Introduction
Binary search is a searching algorithm that finds the position of a target value within a sorted array. Compared to linear search, which checks each element one by one, binary search is far more efficient, reducing the time complexity from O(N) to O(log N).
In binary search, you start by looking at the middle element of the sorted array. If the middle element matches the target value, then you've found what you're looking for. If the target value is less than the middle element, then you search the left half of the array. If the target value is greater than the middle element, then you search the right half. You continue this process, halving the size of your search space at each step, until you either find the target value or confirm that it's not in the array.

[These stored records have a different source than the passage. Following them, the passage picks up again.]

`src/rtl/fml_arbiter.sv`:
```
`default_nettype none
// +----------------------------------------------------------------------------+
// | Module      : fml_arbiter                                                  |
// | Description : Two-master FML arbiter with read-tag FIFO for data return.   |
// |               `FML_ARB_FIXED_PRIO_EN selects fixed priority (master 0).    |
// | Revision    : 1.0 - initial release                                        |
// +----------------------------------------------------------------------------+

`ifndef FML_ADR_RNG
`define FML_ADR_RNG 25:0
`endif
`ifndef FML_DAT_RNG
`define FML_DAT_RNG 63:0
`endif
`ifndef FML_BE_RNG
`define FML_BE_RNG 7:0
`endif

module fml_arbiter #(
  parameter int burst_len = 4,
  parameter int tag_depth = 8
) (
  input  logic               clk,
  input  logic               reset,

  input  logic [`FML_ADR_RNG] m0_adr,
  input  logic               m0_rd,
  input  logic               m0_wr,
  input  logic [`FML_DAT_RNG] m0_wdat,
  input  logic [`FML_BE_RNG]  m0_wbe,
  input  logic               m0_wnext,
  input  logic               m0_rnext,
  output logic               m0_done,
  output logic               m0_rempty,
  output logic [`FML_DAT_RNG] m0_rdat,

  input  logic [`FML_ADR_RNG] m1_adr,
  input  logic               m1_rd,
  input  logic               m1_wr,
  input  logic [`FML_DAT_RNG] m1_wdat,
  input  logic [`FML_BE_RNG]  m1_wbe,
  input  logic               m1_wnext,
  input  logic               m1_rnext,
  output logic               m1_done,
  output logic               m1_rempty,
  output logic [`FML_DAT_RNG] m1_rdat,

  output logic [`FML_ADR_RNG] fml_adr,
  output logic               fml_rd,
  output logic               fml_wr,
  output logic [`FML_DAT_RNG] fml_wdat,
  output logic [`FML_BE_RNG]  fml_wbe,
  output logic               fml_wnext,
  output logic               fml_rnext,
  input  logic               fml_done,
  input  logic               fml_rempty,
  input  logic [`FML_DAT_RNG] fml_rdat
);

  localparam int               c_PTR_W   = (tag_depth > 1) ? $clog2(tag_depth) : 1;
  localparam logic [c_PTR_W:0] c_DEPTH   = tag_depth[c_PTR_W:0];
  localparam logic [c_PTR_W:0] c_CNT_ONE = 1;
  localparam logic [c_PTR_W-1:0] c_PTR_ONE = 1;
  localparam logic [3:0]       c_BURST   = burst_len[3:0];
  localparam logic [3:0]       c_ONE4    = 4'd1;

  localparam logic [1:0] c_ST_IDLE  = 2'd0;
  localparam logic [1:0] c_ST_CMD   = 2'd1;
  localparam logic [1:0] c_ST_WDATA = 2'd2;

  logic [1:0]         r_state;
  logic               r_gnt;
  logic [3:0]         r_beat;
  logic [3:0]         r_burst;
  logic               r_tag_mem [tag_depth];
  logic [c_PTR_W-1:0] r_wr_ptr;
  logic [c_PTR_W-1:0] r_rd_ptr;
  logic [c_PTR_W:0]   r_count;

  logic w_full, w_empty, w_elig0, w_elig1, w_pick;
  logic w_in_cmd, w_in_wr, w_head, w_push, w_pop;
  logic w_g_rd, w_g_wr, w_g_wnext, w_h_rnext;
  logic [3:0] w_beat_next;

  assign w_full  = (r_count == c_DEPTH);
  assign w_empty = (r_count == '0);

  // A read can only be granted while a tag slot is free for its return burst.
  assign w_elig0 = m0_wr | (m0_rd & ~w_full);
  assign w_elig1 = m1_wr | (m1_rd & ~w_full);

`ifdef FML_ARB_FIXED_PRIO_EN
  assign w_pick = ~w_elig0;
`else
  logic r_prio;
  assign w_pick = (w_elig0 & w_elig1) ? r_prio : w_elig1;
`endif

  assign w_in_cmd  = (r_state == c_ST_CMD);
  assign w_in_wr   = (r_state == c_ST_CMD) | (r_state == c_ST_WDATA);
  assign w_g_rd    = r_gnt ? m1_rd    : m0_rd;
  assign w_g_wr    = r_gnt ? m1_wr    : m0_wr;
  assign w_g_wnext = r_gnt ? m1_wnext : m0_wnext;

  assign fml_adr   = r_gnt ? m1_adr : m0_adr;
  assign fml_rd    = w_in_cmd & w_g_rd;
  assign fml_wr    = w_in_cmd & w_g_wr;
  assign fml_wdat  = w_in_wr ? (r_gnt ? m1_wdat : m0_wdat) : '0;
  assign fml_wbe   = w_in_wr ? (r_gnt ? m1_wbe  : m0_wbe)  : '0;
  assign fml_wnext = w_in_wr & w_g_wnext;

  assign m0_done = fml_done & w_in_cmd & ~r_gnt;
  assign m1_done = fml_done & w_in_cmd &  r_gnt;

  // Head tag steers the returning burst; the other master sees an empty FIFO.
  assign w_head    = r_tag_mem[r_rd_ptr];
  assign m0_rempty = w_empty |  w_head | fml_rempty;
  assign m1_rempty = w_empty | ~w_head | fml_rempty;
  assign w_h_rnext = w_head ? m1_rnext : m0_rnext;
  assign fml_rnext = ~w_empty & w_h_rnext & ~fml_rempty;
  assign m0_rdat   = fml_rdat;
  assign m1_rdat   = fml_rdat;

  assign w_beat_next = r_beat + {3'b000, fml_wnext};
  assign w_push      = w_in_cmd & fml_done & w_g_rd;
  assign w_pop       = fml_rnext & (r_burst == (c_BURST - c_ONE4));

  always_ff @(posedge clk) begin
    if (reset) begin
      r_state <= c_ST_IDLE;
      r_gnt   <= 1'b0;
      r_beat  <= 4'd0;
    end else begin
      case (r_state)
        c_ST_IDLE: begin
          if (w_elig0 | w_elig1) begin
            r_gnt   <= w_pick;
            r_beat  <= 4'd0;
            r_state <= c_ST_CMD;
          end
        end
        c_ST_CMD: begin
          r_beat <= w_beat_next;
          if (fml_done) begin
            if (w_g_rd || (w_beat_next >= c_BURST))
              r_state <= c_ST_IDLE;
            else
              r_state <= c_ST_WDATA;
          end
        end
        c_ST_WDATA: begin
          r_beat <= w_beat_next;
          if (w_beat_next >= c_BURST)
            r_state <= c_ST_IDLE;
        end
        default: r_state <= c_ST_IDLE;
      endcase
    end
  end

`ifndef FML_ARB_FIXED_PRIO_EN
  always_ff @(posedge clk) begin
    if (reset)
      r_prio <= 1'b0;
    else if ((r_state == c_ST_IDLE) && (w_elig0 | w_elig1))
      r_prio <= ~w_pick;
  end
`endif

  always_ff @(posedge clk) begin
    if (w_push)
      r_tag_mem[r_wr_ptr] <= r_gnt;
  end

  always_ff @(posedge clk) begin
    if (reset) begin
      r_wr_ptr <= '0;
      r_rd_ptr <= '0;
      r_count  <= '0;
      r_burst  <= 4'd0;
    end else begin
      if (w_push)
        r_wr_ptr <= r_wr_ptr + c_PTR_ONE;
      if (w_pop)
        r_rd_ptr <= r_rd_ptr + c_PTR_ONE;
      if (fml_rnext)
        r_burst <= w_pop ? 4'd0 : (r_burst + c_ONE4);
      case ({w_push, w_pop})
        2'b10:   r_count <= r_count + c_CNT_ONE;
        2'b01:   r_count <= r_count - c_CNT_ONE;
        default: r_count <= r_count;
      endcase
    end
  end

endmodule

`default_nettype wire

```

Calculating Multiple Occurrences of an Element in an Array
Suppose you have a sorted array and you want to find how many times a particular element occurs in it. You can use a variation of the binary search algorithm to accomplish this task efficiently.
Find the First Occurrence: Use binary search to find the first occurrence of the target element in the array. Let's say its index is i. Find the Last Occurrence: Use another binary search to find the last occurrence of the target element in the array. Let's say its index is j. Calculate the Frequency: The number of times the target element appears in the array is j - i + 1. This method works efficiently because each binary search operation has a time complexity of O(log N).

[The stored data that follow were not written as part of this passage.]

**src/rtl/perf_pkg.sv**
```systemverilog
// Shared types and constants for the performance counter bank.
// Control FSM encoding and counter overflow modes.
package perf_pkg;

  typedef enum logic {
    RUN    = 1'b0,
    HALTED = 1'b1
  } state_e;

  localparam int MODE_WRAP = 0;
  localparam int MODE_SAT  = 1;

endpackage

```
**src/rtl/perf_cnt_cell.sv**
```systemverilog
// One live counter with clear, increment, wrap/saturate mode
// and a sticky overflow flag.
module perf_cnt_cell
  import perf_pkg::*;
#(
  parameter int CNT_W    = 32,
  parameter int SAT_MODE = MODE_WRAP
) (
  input  logic             clk,
  input  logic             clr_n,
  input  logic             clr,
  input  logic             inc,
  output logic [CNT_W-1:0] cnt,
  output logic             ovf
);

  logic [CNT_W-1:0] cnt_q;
  logic [CNT_W-1:0] cnt_d;
  logic             ovf_q;
  logic             ovf_d;
  logic             at_max;

  assign at_max = &cnt_q;

  // Next value: clear beats increment; all-ones wraps or holds.
  always_comb begin
    cnt_d = cnt_q;
    ovf_d = ovf_q;
    if (clr) begin
      cnt_d = '0;
      ovf_d = 1'b0;
    end else if (inc) begin
      if (at_max) begin
        ovf_d = 1'b1;
        cnt_d = (SAT_MODE == MODE_SAT) ? cnt_q : '0;
      end else begin
        cnt_d = cnt_q + CNT_W'(1);
      end
    end
  end

  // Counter and sticky flag registers.
  always_ff @(posedge clk or negedge clr_n) begin
    if (!clr_n) begin
      cnt_q <= '0;
      ovf_q <= 1'b0;
    end else begin
      cnt_q <= cnt_d;
      ovf_q <= ovf_d;
    end
  end

  assign cnt = cnt_q;
  assign ovf = ovf_q;

endmodule

```
**src/rtl/perf_counter_bank.sv**
```systemverilog
// Cycle counter plus N_EV event counters with halt/resume
// control, freeze, snapshot shadows and a read mux.
module perf_counter_bank
  import perf_pkg::*;
#(
  parameter int N_EV     = 4,
  parameter int CNT_W    = 32,
  parameter int SAT_MODE = MODE_WRAP,
  localparam int RSW     = $clog2(N_EV + 1)
) (
  input  logic             clk,
  input  logic             clr_n,
  input  logic             soft_clr,
  input  logic [N_EV-1:0]  ev,
  input  logic             halt_req,
  input  logic             resume,
  input  logic             freeze,
  input  logic             snap_req,
  output logic             snap_ack,
  input  logic [RSW-1:0]   rd_sel,
  output logic [CNT_W-1:0] rd_data,
  output logic [N_EV:0]    ovf,
  output logic             running
);

  state_e           state_q;
  state_e           state_d;
  logic             snap_ack_q;
  logic             snap_ack_d;
  logic             is_run;
  logic             gate;
  logic [N_EV:0]    inc;
  logic [CNT_W-1:0] live     [N_EV+1];
  logic [CNT_W-1:0] shadow_q [N_EV+1];
  logic [CNT_W-1:0] shadow_d [N_EV+1];

  assign is_run = (state_q == RUN);
  assign gate   = is_run & ~freeze;

  // The halt request cycle is not a counted cycle for C0.
  always_comb begin
    inc    = '0;
    inc[0] = gate & ~halt_req;
    inc[N_EV:1] = ev & {N_EV{gate}};
  end

  for (genvar i = 0; i <= N_EV; i++) begin : g_cell
    perf_cnt_cell #(
      .CNT_W   (CNT_W),
      .SAT_MODE(SAT_MODE)
    ) u_cell (
      .clk  (clk),
      .clr_n(clr_n),
      .clr  (soft_clr),
      .inc  (inc[i]),
      .cnt  (live[i]),
      .ovf  (ovf[i])
    );
  end

  // Run/halt control; soft clear forces RUN, halt beats resume.
  always_comb begin
    state_d = state_q;
    if (soft_clr) begin
      state_d = RUN;
    end else begin
      unique case (state_q)
        RUN:    if (halt_req) state_d = HALTED;
        HALTED: if (resume)   state_d = RUN;
        default: state_d = RUN;
      endcase
    end
  end

  // Shadow capture of pre-increment live values and ack pulse.
  always_comb begin
    snap_ack_d = snap_req & ~soft_clr;
    for (int i = 0; i <= N_EV; i++) begin
      shadow_d[i] = shadow_q[i];
      if (soft_clr) begin
        shadow_d[i] = '0;
      end else if (snap_req) begin
        shadow_d[i] = live[i];
      end
    end
  end

  // Control, ack and shadow registers.
  always_ff @(posedge clk or negedge clr_n) begin
    if (!clr_n) begin
      state_q    <= RUN;
      snap_ack_q <= 1'b0;
      for (int i = 0; i <= N_EV; i++) begin
        shadow_q[i] <= '0;
      end
    end else begin
      state_q    <= state_d;
      snap_ack_q <= snap_ack_d;
      for (int i = 0; i <= N_EV; i++) begin
        shadow_q[i] <= shadow_d[i];
      end
    end
  end

  // Read mux; indices past the last channel return zero.
  always_comb begin
    rd_data = '0;
    for (int i = 0; i <= N_EV; i++) begin
      if (rd_sel == RSW'(i)) rd_data = shadow_q[i];
    end
  end

  assign snap_ack = snap_ack_q;
  assign running  = is_run;

endmodule

```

But before attempting this question you must know about the Upper Bound and the Lower Bound in Binary Search.
Upper Bound and Lower Bound
These terms are often used in the context of binary search to find the "boundary" elements in a sorted array. Here’s what they mean:
Upper Bound
This is the smallest index where the value is greater than the given value. In simple terms, it's the first element that is strictly greater than the search value. Let’s see what will be the upper bound of 3 in given images.
Pseudo-Code for Upper Bound:
low = 0
high = length(arr) - 1
answer = -1
while (low <= high){
mid = (low + high) / 2
if (arr[mid] > target){
answer = mid
high = mid - 1
}
else{
low = mid + 1
}
}
return answer
Lower Bound:
This is the smallest index where the value is greater than or equal to the given value. In other words, it's the first element that is not smaller than the search value. Let’s see what will be the lower bound of 3 in the given images.
Pseudo-Code for Lower Bound:
low = 0
high = length(arr) - 1
answer = -1
while (low <= high){
mid = (low + high) / 2
if (arr[mid] >= target){
answer = mid
high = mid - 1
}
else{
low = mid + 1
}
}
return answer
Both upper bound and lower bound can be found using variations of the binary search algorithm and are particularly useful in range-based queries and searches.